I dragged myself over to the trapdoor that led to the sub-basement, reluctantly, but I went. I tried to open the latch that held the trapdoor down, but my paws were too big and clumsy, and I wasn't used to them. I pawed at it, frustrated, then tried with my nose. Frustrated was a good word. I was very frustrated right then. And Mouse was whimpering softly to himself from just a few yards away.
I heard a thump behind me, and crouched down, defensively, as I looked toward it. Mister had leapt down from somewhere, probably the top of one of my bookselves. He stalked over to me, and I bared my teeth at him, trying to hold back a snarl. He just looked at me superciliously, flipped open the latch with one dexterous paw, shouldered his way under the door, and slipped down the ladder. Oh. I hadn't known Mister could do that.
I had the presence of mind to catch the door before it shut all the way, and push at it with my head. I must have been a fairly large dog, then - not Mouse's size, maybe, but close, because the trapdoor easily flipped the rest of the way open once I had the leverage for it. I trotted over to the summoning circle and sat down in it. Now that there was most of a floor between me and Mouse, I must have been thinking a little more clearly, because I managed to push out the necessary will to raise the power of the circle. It was harder than it should have been, though. I didn't seem to have access to my wizard's power in this form, and that weird urgency was still buzzing under skin, making it hard to concentrate. But anybody can raise a circle if they know what they're doing, it's the most basic magic of all, and with my dog senses I could feel the protection go up around me.

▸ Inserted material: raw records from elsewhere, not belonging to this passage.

===== src/rtl/rnm_pkg.sv =====
package rnm_pkg;
  localparam int THREADS = 2;

  typedef enum logic {
    TURN_T0 = 1'b0,
    TURN_T1 = 1'b1
  } turn_e;
endpackage


===== src/rtl/rnm_map_table.sv =====
module rnm_map_table #(
  parameter int NUM_LOG = 32,
  parameter int PW      = 7,
  parameter int TID     = 0,
  localparam int LW     = $clog2(NUM_LOG)
) (
  input  logic          clk,
  input  logic          rst_n,
  input  logic [LW-1:0] rd_a_idx,
  input  logic [LW-1:0] rd_b_idx,
  input  logic [LW-1:0] rd_d_idx,
  output logic [PW-1:0] rd_a_tag,
  output logic [PW-1:0] rd_b_tag,
  output logic [PW-1:0] rd_d_tag,
  input  logic          wr_en,
  input  logic [LW-1:0] wr_idx,
  input  logic [PW-1:0] wr_tag
);
  logic [PW-1:0] map_q [NUM_LOG];
  logic [PW-1:0] map_d [NUM_LOG];

  // reads see the table before this cycle's write
  always_comb begin
    rd_a_tag = map_q[rd_a_idx];
    rd_b_tag = map_q[rd_b_idx];
    rd_d_tag = map_q[rd_d_idx];
  end

  always_comb begin
    map_d = map_q;
    if (wr_en) map_d[wr_idx] = wr_tag;
  end

  always_ff @(posedge clk or negedge rst_n) begin
    if (!rst_n) begin
      for (int i = 0; i < NUM_LOG; i++) map_q[i] <= PW'(TID * NUM_LOG + i);
    end else if (wr_en) begin
      map_q <= map_d;
    end
  end
endmodule


===== src/rtl/rnm_free_pool.sv =====
module rnm_free_pool
  import rnm_pkg::*;
#(
  parameter int NUM_PHYS   = 68,
  parameter int RESET_BUSY = 64,
  localparam int PW        = $clog2(NUM_PHYS)
) (
  input  logic                       clk,
  input  logic                       rst_n,
  input  logic                       alloc0_en,
  input  logic                       alloc1_en,
  input  logic [THREADS-1:0]         rel_valid,
  input  logic [THREADS-1:0][PW-1:0] rel_tag,
  output logic [PW-1:0]              pick0,
  output logic [PW-1:0]              pick1,
  output logic                       have_one,
  output logic                       have_two
);
  logic [NUM_PHYS-1:0] free_q;
  logic [NUM_PHYS-1:0] free_d;
  logic                upd_en;

  // lowest and second-lowest free tags
  always_comb begin
    pick0    = '0;
    have_one = 1'b0;
    for (int i = 0; i < NUM_PHYS; i++) begin
      if (free_q[i] && !have_one) begin
        pick0    = PW'(i);
        have_one = 1'b1;
      end
    end
    pick1    = '0;
    have_two = 1'b0;
    for (int i = 0; i < NUM_PHYS; i++) begin
      if (free_q[i] && have_one && (PW'(i) != pick0) && !have_two) begin
        pick1    = PW'(i);
        have_two = 1'b1;
      end
    end
  end

  always_comb begin
    free_d = free_q;
    if (alloc0_en) free_d[pick0] = 1'b0;
    if (alloc1_en) free_d[pick1] = 1'b0;
    for (int k = 0; k < THREADS; k++) begin
      if (rel_valid[k]) free_d[rel_tag[k]] = 1'b1;
    end
    upd_en = alloc0_en | alloc1_en | (|rel_valid);
  end

  always_ff @(posedge clk or negedge rst_n) begin
    if (!rst_n) begin
      for (int i = 0; i < NUM_PHYS; i++) free_q[i] <= (i >= RESET_BUSY);
    end else if (upd_en) begin
      free_q <= free_d;
    end
  end

  // a tag taken this cycle is busy afterwards
  assert_taken_busy_R9: assert property (@(posedge clk) disable iff (!rst_n)
    (alloc0_en && !(|rel_valid)) |=> !free_q[$past(pick0)]);

  // the second grant never lands without a first one
  assert_pair_order_R9: assert property (@(posedge clk) disable iff (!rst_n)
    alloc1_en |-> (alloc0_en && have_two));
endmodule


===== src/rtl/rnm_grant_arb.sv =====
module rnm_grant_arb
  import rnm_pkg::*;
(
  input  logic               clk,
  input  logic               rst_n,
  input  logic [THREADS-1:0] want,
  input  logic               have_one,
  input  logic               have_two,
  output logic [THREADS-1:0] grant
);
  turn_e turn_q;
  turn_e turn_d;
  logic  contest;
  logic  turn_en;

  always_comb begin
    contest = want[0] & want[1] & have_one & !have_two;
    grant   = '0;
    if (have_two) begin
      grant = want;
    end else if (have_one) begin
      if (contest) grant = (turn_q == TURN_T0) ? 2'b01 : 2'b10;
      else         grant = want;
    end
    turn_en = contest;
    turn_d  = (turn_q == TURN_T0) ? TURN_T1 : TURN_T0;
  end

  always_ff @(posedge clk or negedge rst_n) begin
    if (!rst_n)       turn_q <= TURN_T0;
    else if (turn_en) turn_q <= turn_d;
  end

  // a single free tag never serves two threads
  assert_single_grant_R6: assert property (@(posedge clk) disable iff (!rst_n)
    !have_two |-> $onehot0(grant));

  // a contest is always decided for someone
  assert_contest_served_R6: assert property (@(posedge clk) disable iff (!rst_n)
    contest |-> ($countones(grant) == 1));
endmodule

Once that was done, I gave myself a few seconds to take stock. My lab was my lab, same as ever, and I was starting to get used to the dog eyesight. It was fascinating to the dog's sense of smell, though. I could pick out dozens of different highly aromatic potions ingredients, and a fizzy, acrid smell that must have been magic itself, and a slight tinge of lingering sulfur under that. I also smelled cat. Mister had climbed up onto the shelf with the romance novels and was batting at Bob's skull. I tried to tell him to stop that, but it came out as a rumbling growl again. Mister hissed at me and went back to bothering the skull, but Bob didn't seem to be in the mood to wake up.
I also smelled male dog. It was all over the apartment, marking it as Mouse's territory alongside Mister's marks. There was something about that scent which made it impossible for me to ignore, and it got even stronger as Mouse carefully walked down the ladder after me. I whined at him and stood up, wagging my tail.

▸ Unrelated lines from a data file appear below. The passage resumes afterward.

--- src/rtl/gpio_ew_pkg.sv ---
package gpio_ew_pkg;
  localparam int SEL_W = 3;

  typedef enum logic [SEL_W-1:0] {
    SEL_RISE_IRQ  = 3'd0,
    SEL_FALL_IRQ  = 3'd1,
    SEL_RISE_WAKE = 3'd2,
    SEL_FALL_WAKE = 3'd3,
    SEL_IRQ_STS   = 3'd4,
    SEL_CLEAR     = 3'd5,
    SEL_WAKE_STS  = 3'd6
  } reg_sel_e;

  localparam int NUM_MASKS = 4;
endpackage

--- src/rtl/gpio_edge_sense.sv ---
module gpio_edge_sense #(
  parameter int NUM_PINS = 32
) (
  input  logic                clk,
  input  logic                rst,
  input  logic [NUM_PINS-1:0] pin_lvl,
  output logic [NUM_PINS-1:0] rise_evt,
  output logic [NUM_PINS-1:0] fall_evt
);
  logic [NUM_PINS-1:0] prev_q;

  // Reference level follows the live input, also while in reset,
  // so the first cycle after reset compares equal levels.
  always_ff @(posedge clk) begin
    prev_q <= pin_lvl;
  end

  always_comb begin
    if (rst) begin
      rise_evt = '0;
      fall_evt = '0;
    end else begin
      rise_evt = pin_lvl & ~prev_q;
      fall_evt = ~pin_lvl & prev_q;
    end
  end

  assert_rise_real_R2: assert property (@(posedge clk) disable iff (rst)
    (|rise_evt) |-> ((pin_lvl & ~$past(pin_lvl) & rise_evt) == rise_evt));

  assert_fall_real_R3: assert property (@(posedge clk) disable iff (rst)
    (|fall_evt) |-> ((~pin_lvl & $past(pin_lvl) & fall_evt) == fall_evt));
endmodule

--- src/rtl/gpio_ew_cfg.sv ---
module gpio_ew_cfg
  import gpio_ew_pkg::*;
#(
  parameter int NUM_PINS = 32
) (
  input  logic                clk,
  input  logic                rst,
  input  logic                wr_en,
  input  logic [SEL_W-1:0]    wr_addr,
  input  logic [NUM_PINS-1:0] wr_data,
  output logic [NUM_PINS-1:0] rise_irq_m,
  output logic [NUM_PINS-1:0] fall_irq_m,
  output logic [NUM_PINS-1:0] rise_wake_m,
  output logic [NUM_PINS-1:0] fall_wake_m
);
  logic [NUM_PINS-1:0] mask_q [NUM_MASKS];

  for (genvar g = 0; g < NUM_MASKS; g++) begin : g_mask
    always_ff @(posedge clk) begin
      if (rst) begin
        mask_q[g] <= '0;
      end else if (wr_en && (wr_addr == SEL_W'(g))) begin
        mask_q[g] <= wr_data;
      end
    end
  end

  assign rise_irq_m  = mask_q[SEL_RISE_IRQ];
  assign fall_irq_m  = mask_q[SEL_FALL_IRQ];
  assign rise_wake_m = mask_q[SEL_RISE_WAKE];
  assign fall_wake_m = mask_q[SEL_FALL_WAKE];

  assert_mask_hold_R11: assert property (@(posedge clk) disable iff (rst)
    !(wr_en && wr_addr == SEL_W'(SEL_RISE_IRQ)) |=> $stable(rise_irq_m));
endmodule

--- src/rtl/gpio_sticky_bits.sv ---
module gpio_sticky_bits #(
  parameter int NUM_PINS = 32
) (
  input  logic                clk,
  input  logic                rst,
  input  logic [NUM_PINS-1:0] set_vec,
  input  logic [NUM_PINS-1:0] clr_vec,
  output logic [NUM_PINS-1:0] sts
);
  // Set takes priority over clear on a per-bit basis.
  always_ff @(posedge clk) begin
    if (rst) begin
      sts <= '0;
    end else begin
      sts <= (sts & ~clr_vec) | set_vec;
    end
  end

  assert_reset_clear_R1: assert property (@(posedge clk)
    rst |=> (sts == '0));

  assert_set_wins_R7: assert property (@(posedge clk) disable iff (rst)
    (|set_vec) |=> ((sts & $past(set_vec)) == $past(set_vec)));

  assert_w1c_R6: assert property (@(posedge clk) disable iff (rst)
    (|clr_vec) |=> ((sts & $past(clr_vec) & ~$past(set_vec)) == '0));

  assert_untouched_stable_R11: assert property (@(posedge clk) disable iff (rst)
    1'b1 |=> (((sts ^ $past(sts)) & ~($past(set_vec) | $past(clr_vec))) == '0));
endmodule

--- src/rtl/gpio_edge_wake.sv ---
module gpio_edge_wake
  import gpio_ew_pkg::*;
#(
  parameter int NUM_PINS = 32
) (
  input  logic                clk,
  input  logic                rst,
  input  logic [NUM_PINS-1:0] pin_lvl,
  input  logic                wr_en,
  input  logic [2:0]          wr_addr,
  input  logic [NUM_PINS-1:0] wr_data,
  input  logic [2:0]          rd_addr,
  output logic [NUM_PINS-1:0] rd_data,
  output logic                irq_out,
  output logic                wake_req
);
  logic [NUM_PINS-1:0] rise_evt, fall_evt;
  logic [NUM_PINS-1:0] rise_irq_m, fall_irq_m, rise_wake_m, fall_wake_m;
  logic [NUM_PINS-1:0] irq_hit, wake_hit, clr_vec;
  logic [NUM_PINS-1:0] irq_sts, wake_sts;

  gpio_edge_sense #(.NUM_PINS(NUM_PINS)) u_sense (
    .clk      (clk),
    .rst      (rst),
    .pin_lvl  (pin_lvl),
    .rise_evt (rise_evt),
    .fall_evt (fall_evt)
  );

  gpio_ew_cfg #(.NUM_PINS(NUM_PINS)) u_cfg (
    .clk         (clk),
    .rst         (rst),
    .wr_en       (wr_en),
    .wr_addr     (wr_addr),
    .wr_data     (wr_data),
    .rise_irq_m  (rise_irq_m),
    .fall_irq_m  (fall_irq_m),
    .rise_wake_m (rise_wake_m),
    .fall_wake_m (fall_wake_m)
  );

  assign irq_hit  = (rise_evt & rise_irq_m)  | (fall_evt & fall_irq_m);
  assign wake_hit = (rise_evt & rise_wake_m) | (fall_evt & fall_wake_m);
  assign clr_vec  = (wr_en && wr_addr == SEL_CLEAR) ? wr_data : '0;

  gpio_sticky_bits #(.NUM_PINS(NUM_PINS)) u_irq_sts (
    .clk     (clk),
    .rst     (rst),
    .set_vec (irq_hit),
    .clr_vec (clr_vec),
    .sts     (irq_sts)
  );

  gpio_sticky_bits #(.NUM_PINS(NUM_PINS)) u_wake_sts (
    .clk     (clk),
    .rst     (rst),
    .set_vec (wake_hit),
    .clr_vec (clr_vec),
    .sts     (wake_sts)
  );

  assign irq_out  = |irq_sts;
  assign wake_req = (|wake_hit) | (|wake_sts);

  always_ff @(posedge clk) begin
    if (rst) begin
      rd_data <= '0;
    end else begin
      case (rd_addr)
        SEL_RISE_IRQ:  rd_data <= rise_irq_m;
        SEL_FALL_IRQ:  rd_data <= fall_irq_m;
        SEL_RISE_WAKE: rd_data <= rise_wake_m;
        SEL_FALL_WAKE: rd_data <= fall_wake_m;
        SEL_IRQ_STS:   rd_data <= irq_sts;
        SEL_WAKE_STS:  rd_data <= wake_sts;
        default:       rd_data <= '0;
      endcase
    end
  end

  assert_irq_cause_R8: assert property (@(posedge clk) disable iff (rst)
    $rose(irq_out) |-> $past(|irq_hit));

  assert_wake_latch_R9: assert property (@(posedge clk) disable iff (rst)
    (|wake_hit) |=> (wake_sts != '0));

  assert_no_masked_set_R5: assert property (@(posedge clk) disable iff (rst)
    (irq_hit == '0) |=> ((irq_sts & ~$past(irq_sts)) == '0));
endmodule

--- config.mk ---
export PLATFORM = sky130hd
export DESIGN_NAME = gpio_edge_wake
export DESIGN_NICKNAME = d
export VERILOG_FILES = /design/src/rtl/gpio_ew_pkg.sv /design/src/rtl/gpio_edge_sense.sv /design/src/rtl/gpio_ew_cfg.sv /design/src/rtl/gpio_sticky_bits.sv /design/src/rtl/gpio_edge_wake.sv
export SDC_FILE = /design/constraint.sdc
export NUM_CORES = 1
export LEC_CHECK = 0
export BUFFER_PORTS_ARGS = -buffer_cell sky130_fd_sc_hd__buf_2
export CORE_MARGIN = 3
export CORE_UTILIZATION = 57
export CTS_CLUSTER_SIZE = 20
export DETAILED_ROUTE_END_ITERATION = 10
export PLACE_DENSITY = 0.8
export REMOVE_ABC_BUFFERS = 1
export SYNTH_ARGS = -nofsm -noshare
export SYNTH_HDL_FRONTEND = slang
export SYNTH_SLANG_ARGS = --single-unit
--- constraint.sdc ---
create_clock -name clk -period 2.4 [get_ports clk]
set_input_delay 0.12 -clock clk [delete_from_list [all_inputs] [get_ports clk]]
set_output_delay 0.12 -clock clk [all_outputs]
set_load 0.02 [all_outputs]
Word-level counts from Yosys, hierarchy flattened
Memory sizes are Yosys's and may differ from the RTL's.
Index checks and enable logic that the tools add are counted.
Operators by class
  equality and inequality tests: 9
  muxes and demuxes: 22
  bitwise operators: 20
  reductions and logical operators: 10
Operators by type and width (count)
  32-bit bitwise AND: 8
  32-bit two-way mux: 7
  32-bit one-hot mux with 6 select lines: 1
  32-bit bitwise OR: 4
  32-bit NOT: 3
  32-bit OR reduction: 3
  1-bit two-way mux: 14
  3-bit by 2-bit == test with 1-bit output, second input constant: 4
  3-bit == test, second input constant: 3
  3-bit by 1-bit == test with 1-bit output, second input constant: 2
  3-bit logical NOT: 2
  1-bit logical AND: 5
  1-bit bitwise OR: 5
Storage, ports and cells
  register bits: 128
  memory bits (writable): 128
  output and inout bits: 34
  word-level logic and storage cells: 66
  memories: 1
Memories
  u_cfg.mask_q: words 4, bits a word 32, read ports 4, clocked after Yosys merged registers in 0, write ports 4, RTL line gpio_ew_cfg.sv:16  | logic [NUM_PINS-1:0] mask_q [NUM_MASKS];

Depth between registers and ports, before layout
  depth after elaboration: 7
  depth in mapped cells: 7

Cells and area by module
From an unflattened synthesis, not the netlist that was laid out.
Second synthesis, totals
  cell total of the unflattened synthesis: 981
  area total of the unflattened synthesis: 11408.4 um^2
By module, submodules not included
  gpio_ew_cfg: instances 1, cells an instance 292, area an instance 4833.4 um^2, sequential area each 3843.7 um^2
  gpio_edge_wake: instances 1, cells an instance 324, area an instance 2712.6 um^2, sequential area each 640.6 um^2
  gpio_sticky_bits: instances 2, cells an instance 131, area an instance 1154.9 um^2, sequential area each 640.6 um^2
  gpio_edge_sense: instances 1, cells an instance 103, area an instance 1552.7 um^2, sequential area each 640.6 um^2

Worst setup path after synthesis
Ideal clock, no wire load.
  path type: register to output
  start: mem u_cfg.mask_q[3][0]
  end: out wake_req
  data arrival time: 1.632 ns
  setup slack: 0.648 ns
  cell stages (with the launch flop): 6
  path buffers: 0
  cells stage by stage: edfxtp_1 nor2b_1 a32o_1 or4_1 nor4_2 nand4_1
RTL lines
  from (decl): RTL line gpio_ew_cfg.sv:16
  to (decl): RTL line gpio_edge_wake.sv:15  | output logic wake_req

==> metrics.md <==
| Metric | Value |
|---|---|
| DR iter-0 viols | `~910` |
| Hold WC Path Type | `input pin to flop` |
| PwrDens | `783 nW/um^2` |
| Final WL | `~30000 microns` |
| Fin Hold WS | `0.0574 ns` |
| Slowest cell on crit path | `or4_4` |
| CTS Buf Count | `26` |
| Critical path class | `flop to primary output` |
| Maxcap violations | `0` |
| Uppermost layer routed | `met4` |
| Asr flop ratio synth | `0` |
| Sequential fraction of the synthesis area | `0.609` |
| Finished Core Util | `0.722` |
| PortBufs | `about 110` |
| Row count | `49` |
| Status | `finished with violations` |
| Cells after Synth | `between 900 and 1000` |
| WL/cell | `approximately 22 microns` |
| DRC viols | `0` |
| Post-synth EDFFs | `about 130` |
| Bufs and invs on worst path | `1` |
| Final worst-path cycle share | `1.04` |
| Critical Path RT | `~2.3 ns` |
| Final GP Congestion | `0.874` |
| CTS tree | `yes` |
| CTS max path bufs | `3` |
| Antenna violations before repair | `0` |
| Failing checks | `setup timing` |
| Leak | `approximately 4.8 nW` |
| Seq cells post-synth | `between 200 and 300` |
| Top FF cell, synth | `edfxtp_1` |
| Startpoint Class | `flop` |
| Worst EP arrival | `2.37 ns` |
| Crit path max fanout | `2` |
| Via count | `around 8700` |
| Metal2 WL | `14800 microns` |
| Starting Density | `0.584` |
| Crit. End Element | `primary output` |
| Via density | `6.33` |
| Worst slew margin | `0.608` |
| Number of global-route vias before repair | `between 8000 and 9000` |
| Final WS setup | `-0.0864 ns` |
| Sink Count | `roughly 260` |
| RSZ-0062 raised after global routing | `true` |
| # setup viols final | `1` |
| Final Total Pwr | `between 10 and 15 mW` |
| Die Wd | `between 100 and 150 microns` |
| Cells taking the most area after synthesis | `edfxtp_1, dfxtp_1, and2_1` |
| I/O pin cnt | `107` |
| Minimum clock period | `approximately 2.5 ns` |
| Cell variety after synth | `38` |
| Cell taking the most area after synthesis | `edfxtp_1` |
| Clk slew on worst S/H paths | `approximately 0.06 ns` |
| Critical-path cell list | `nor2b_1 -> a32o_1 -> or4_4 -> nor4_2 -> nand4_1 -> buf_4` |
| CP top delay family | `simple AND/OR/NAND/NOR gates` |
| Commonest cells after routing, fill and taps aside | `and2_1, dfxtp_1, edfxtp_1, buf_2, a22oi_1` |
| DRT Pass-1 Iters | `6` |
| Core area | `18000 sq um` |
| WL met3 | `~3000 microns` |
| GR Overflow Total | `0` |
| N_diodes | `0` |
| Layout area overhead | `23.8%` |
| Total die area | `20100 sq um` |
| Worst-case clock skew | `between 0.01 and 0.015 ns` |
| Post-synth top area share | `0.365` |
| Crit-path max cell delay | `0.49 ns` |
| # nets final | `approximately 1200` |
| Metal-1 WL | `~12000 microns` |
| Mean post-synth cell area | `11.1 sq um` |
| Die Y | `142 microns` |
| Worst slack, placed | `around 0.30 ns` |
| Maximum VDD drop | `~0.00066 V` |
| Fin. max-slew vios | `0` |
| First-pass GRT wire length | `around 47000 microns` |
| Maximum clock frequency | `402 MHz` |
| Worst Max-Slew Pin Slew | `roughly 0.58 ns` |
| DP HPWL | `between 15000 and 20000 microns` |
| # H-tree levels | `1` |
| Routed Antenna Nets | `0` |
| Layout cell share with drive strength beyond 1 | `0.172` |
| Clk root buf | `clkbuf_16` |
| Count of final hold-check violations | `0` |
| Synth Warn # | `0` |
| Most common cell after layout, fill and taps aside | `and2_1` |
| Pin count of the biggest net entering global routing | `33` |
| Synthesized area | `10500 sq um` |
| GR Util All Layers | `0.302` |
| Insertion delay to the later sink of the worst-skew pair | `0.53 ns` |
## cell type report
cell class	count	area, sq um
clock buffers	33	748
inverters	2	7.51
repair buffers	202	1450
multi-input cells	640	3980
well taps	229	287
fillers	1262	5000
clock inverters	15	145
flip-flops and latches	256	6410
## Yosys cell counts (all sizes together), types with 8 or more instances
library cell	number
dfxtp	128
a222oi	8
clkbuf	42
nor2b	18
a21oi	62
nor2	53
nand2	77
and2	130
nor4	19
a31oi	43
o21ai	22
buf	8
edfxtp	128
a22oi	101
nand3b	68
## per-stage QoR
step                TNS [ns]  instance area [sq um]  instances
global placement           0                  11400       1263
floorplan                  0                  10300        898
global route          -0.131                  13000       1377
detailed placement         0                  11400       1263
CTS                  -0.0374                  13000       1376
finish               -0.0864                  13000       1377
## kinds of logic after synthesis
kind of cell           count (synthesis)  share of synthesized area
AOI/OAI and AO/OA                    247                      0.154
buffers and inverters                 52                     0.0202
DFF                                  256                      0.609
and+or+nand+nor                      393                      0.216
## repair_timing
| item | in CTS | in global routing |
|---|---|---|
| cloned | 0 | 0 |
| endpoints found under the hold margin | 213 | 0 |
| endpoints found under the setup margin | 1 | 1 |
| buffers inserted | 1 | 1 |
| resized for setup | 8 | 1 |
| hold buffers | 64 | 0 |
| pin swaps | 3 | 2 |
## worst reg2reg max path, stage by stage (launching register included)
cell and delay (ns):
dfxtp_1 0.33, nand3b_1 0.17, a21oi_1 0.35, a21oi_1 0.09
nor2_1 0.13
## report_power, final
group | internal [mW] | total (mW) | switching, mW
Sequential | 4.88 | 5.07 | 0.194
Combinational | 0.390 | 0.945 | 0.555
Clock | 2.51 | 4.17 | 1.66
Total | 7.78 | 10.2 | 2.41
## per-layer routing
layer	up-vias	global-route usage
li1	3900	-
met1	4187	0.396
met2	522	0.507
met3	109	0.0492
met4	0	0.116
met5	-	0
## flip-flops by register name (all words and copies together), names as in the netlist
name,count
rd_data,32
u_cfg.mask_q,128
u_irq_sts.sts,32
u_sense.prev_q,32
u_wake_sts.sts,32
## worst paths after layout
kind                      startpoint            endpoint  slack [ns]  depth (start not counted)
setup reg to reg  u_sense.prev_q[24]  u_wake_sts.sts[24]        1.26                          4
hold / removal                   rst   u_irq_sts.sts[31]        0.06                          3
setup / recovery  u_cfg.mask_q[3][0]            wake_req       -0.09                          6
hold reg to reg   u_wake_sts.sts[12]  u_wake_sts.sts[12]        0.48                          2
Power figures use the tool's default switching activity.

"Stay in the circle, Harry," he told me through gritted teeth, and I sat back down again. I could tell that these obey-the-Alpha dog instincts were going to get annoying, fast. On the other hand, it's not like I'd been very good at saying 'no' to Mouse before, either.
He trotted carefully up to the circle and tried to put one paw across it, then sighed when it blocked him out, and moved as far away from me as he could and stay in the lab. He got up on his hind legs, leaning against one of my shelves of potions ingredients, and used one paw to knock a jar over, so that it spilled on him.
It was about a liter of garlic powder, that I'd gotten ready for working on anti-Black Court stuff, and it landed all over him, covering him in a dust of strongly-smelling power. He sneezed, hard. I sneezed, too, and even Mister gave a fastidious little snit. It stank, to a dog's senses. It covered up nearly all the other scents in the room, the potion supplies, the sulfur, cat, and even the male-dog smell. Well, most of the male-dog smell. My nose started stuffing up a little.
Mouse shook himself, throwing up another cloud of dust, and said, "Okay, that's taken care of. What next?"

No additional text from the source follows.